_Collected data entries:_
———

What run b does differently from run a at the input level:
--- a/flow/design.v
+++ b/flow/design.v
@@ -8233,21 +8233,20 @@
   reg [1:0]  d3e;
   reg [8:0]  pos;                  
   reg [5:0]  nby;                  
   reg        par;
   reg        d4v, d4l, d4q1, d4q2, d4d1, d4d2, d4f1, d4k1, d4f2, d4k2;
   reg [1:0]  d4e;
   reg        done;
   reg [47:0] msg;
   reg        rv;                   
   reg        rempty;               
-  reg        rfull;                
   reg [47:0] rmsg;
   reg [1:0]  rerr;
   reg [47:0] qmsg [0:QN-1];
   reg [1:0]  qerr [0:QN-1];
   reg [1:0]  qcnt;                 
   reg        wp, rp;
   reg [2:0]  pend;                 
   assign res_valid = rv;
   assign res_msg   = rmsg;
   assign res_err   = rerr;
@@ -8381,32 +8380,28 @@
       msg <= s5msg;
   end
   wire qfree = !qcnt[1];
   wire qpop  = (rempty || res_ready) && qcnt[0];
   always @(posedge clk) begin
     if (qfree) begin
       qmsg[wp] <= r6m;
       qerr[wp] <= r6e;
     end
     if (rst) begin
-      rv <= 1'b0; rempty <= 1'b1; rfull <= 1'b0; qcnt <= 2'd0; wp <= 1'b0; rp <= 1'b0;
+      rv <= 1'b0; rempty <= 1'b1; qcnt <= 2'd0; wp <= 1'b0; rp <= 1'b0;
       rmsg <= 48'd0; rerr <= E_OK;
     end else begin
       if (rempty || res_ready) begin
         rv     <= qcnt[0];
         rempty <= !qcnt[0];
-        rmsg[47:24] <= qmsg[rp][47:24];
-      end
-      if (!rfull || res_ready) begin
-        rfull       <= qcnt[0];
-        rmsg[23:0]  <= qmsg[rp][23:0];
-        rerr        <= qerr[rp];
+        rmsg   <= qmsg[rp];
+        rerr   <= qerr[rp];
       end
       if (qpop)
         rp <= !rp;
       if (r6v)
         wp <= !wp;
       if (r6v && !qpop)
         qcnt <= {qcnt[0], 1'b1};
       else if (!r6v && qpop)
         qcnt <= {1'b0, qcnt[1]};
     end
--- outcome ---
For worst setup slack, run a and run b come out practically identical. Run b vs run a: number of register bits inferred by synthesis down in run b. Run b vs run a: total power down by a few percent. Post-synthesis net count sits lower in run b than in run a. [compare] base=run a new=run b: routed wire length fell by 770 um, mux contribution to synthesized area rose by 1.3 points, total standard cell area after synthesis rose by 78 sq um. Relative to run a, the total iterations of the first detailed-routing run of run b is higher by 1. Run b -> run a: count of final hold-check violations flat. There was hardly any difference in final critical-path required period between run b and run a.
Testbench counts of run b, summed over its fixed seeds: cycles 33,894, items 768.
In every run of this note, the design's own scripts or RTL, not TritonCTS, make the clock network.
Source: an optimization exercise on an open RTL-to-GDS flow (aim: small area, a short achievable clock period and few clock cycles per item). Production flows keep margins and buffers that such runs may drop. The RTL was checked by simulation tests, not by an equivalence proof against the original design. Power and IR drop assume default switching activity.

==> flow/flow/run.sh <==
#!/bin/bash
# Standard layout (the standard.sh, unchanged), with timing repair asked
# for SETUP_SLACK_MARGIN ns of extra setup slack at the design's own clock,
# and the port buffers made with the plain buf_1 cell.
set -euo pipefail
cd "$(dirname "$0")/.."
export SETUP_SLACK_MARGIN=7.0
export BUFFER_PORTS_ARGS="-buffer_cell sky130_fd_sc_hd__buf_1"
bash standard.sh finish > flow_make.log 2>&1
==> flow/standard.sh <==
#!/bin/bash
# synth_recipe.tcl (not shown) runs the flow's synth.tcl, then flattens the netlist and writes it again
# the make line also repeats each setting of config.mk as NAME=value (left out here)
make -C /OpenROAD-flow-scripts/flow DESIGN_CONFIG=/design/flow/config.mk WORK_HOME=/design/flow/orfs CLKGATE_MAP_FILE= SYNTH_SCRIPT=/design/flow/synth_recipe.tcl "${@:-finish}"
==> flow/config.mk <==
export PLATFORM = sky130hd
export DESIGN_NAME = rdm_responder
export DESIGN_NICKNAME = rdm_responder
export VERILOG_FILES = /design/flow/design.v
export SDC_FILE = /design/flow/constraint.sdc
export NUM_CORES = 4
export LEC_CHECK = 0
export CAP_MARGIN = 20
export CORE_MARGIN = 2
export CORE_UTILIZATION = 60
export CTS_CLUSTER_DIAMETER = 100
export CTS_CLUSTER_SIZE = 24
export PLACE_DENSITY = 0.75
export SLEW_MARGIN = 20
==> flow/constraint.sdc <==
create_clock -name core_clock -period 10.0 [get_ports {clk}]
set_input_delay 2.0000 -clock core_clock [delete_from_list [all_inputs] [get_ports {clk}]]
set_output_delay 2.0000 -clock core_clock [all_outputs]
set_load 0.01 [all_outputs]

———

Return, unchanged, the run of lines above that opens with the line containing "rempty <= !qcnt[0];" and closes with the line containing "Testbench counts of". Include both.

         rempty <= !qcnt[0];
-        rmsg[47:24] <= qmsg[rp][47:24];
-      end
-      if (!rfull || res_ready) begin
-        rfull       <= qcnt[0];
-        rmsg[23:0]  <= qmsg[rp][23:0];
-        rerr        <= qerr[rp];
+        rmsg   <= qmsg[rp];
+        rerr   <= qerr[rp];
       end
       if (qpop)
         rp <= !rp;
       if (r6v)
         wp <= !wp;
       if (r6v && !qpop)
         qcnt <= {qcnt[0], 1'b1};
       else if (!r6v && qpop)
         qcnt <= {1'b0, qcnt[1]};
     end
--- outcome ---
For worst setup slack, run a and run b come out practically identical. Run b vs run a: number of register bits inferred by synthesis down in run b. Run b vs run a: total power down by a few percent. Post-synthesis net count sits lower in run b than in run a. [compare] base=run a new=run b: routed wire length fell by 770 um, mux contribution to synthesized area rose by 1.3 points, total standard cell area after synthesis rose by 78 sq um. Relative to run a, the total iterations of the first detailed-routing run of run b is higher by 1. Run b -> run a: count of final hold-check violations flat. There was hardly any difference in final critical-path required period between run b and run a.
Testbench counts of run b, summed over its fixed seeds: cycles 33,894, items 768.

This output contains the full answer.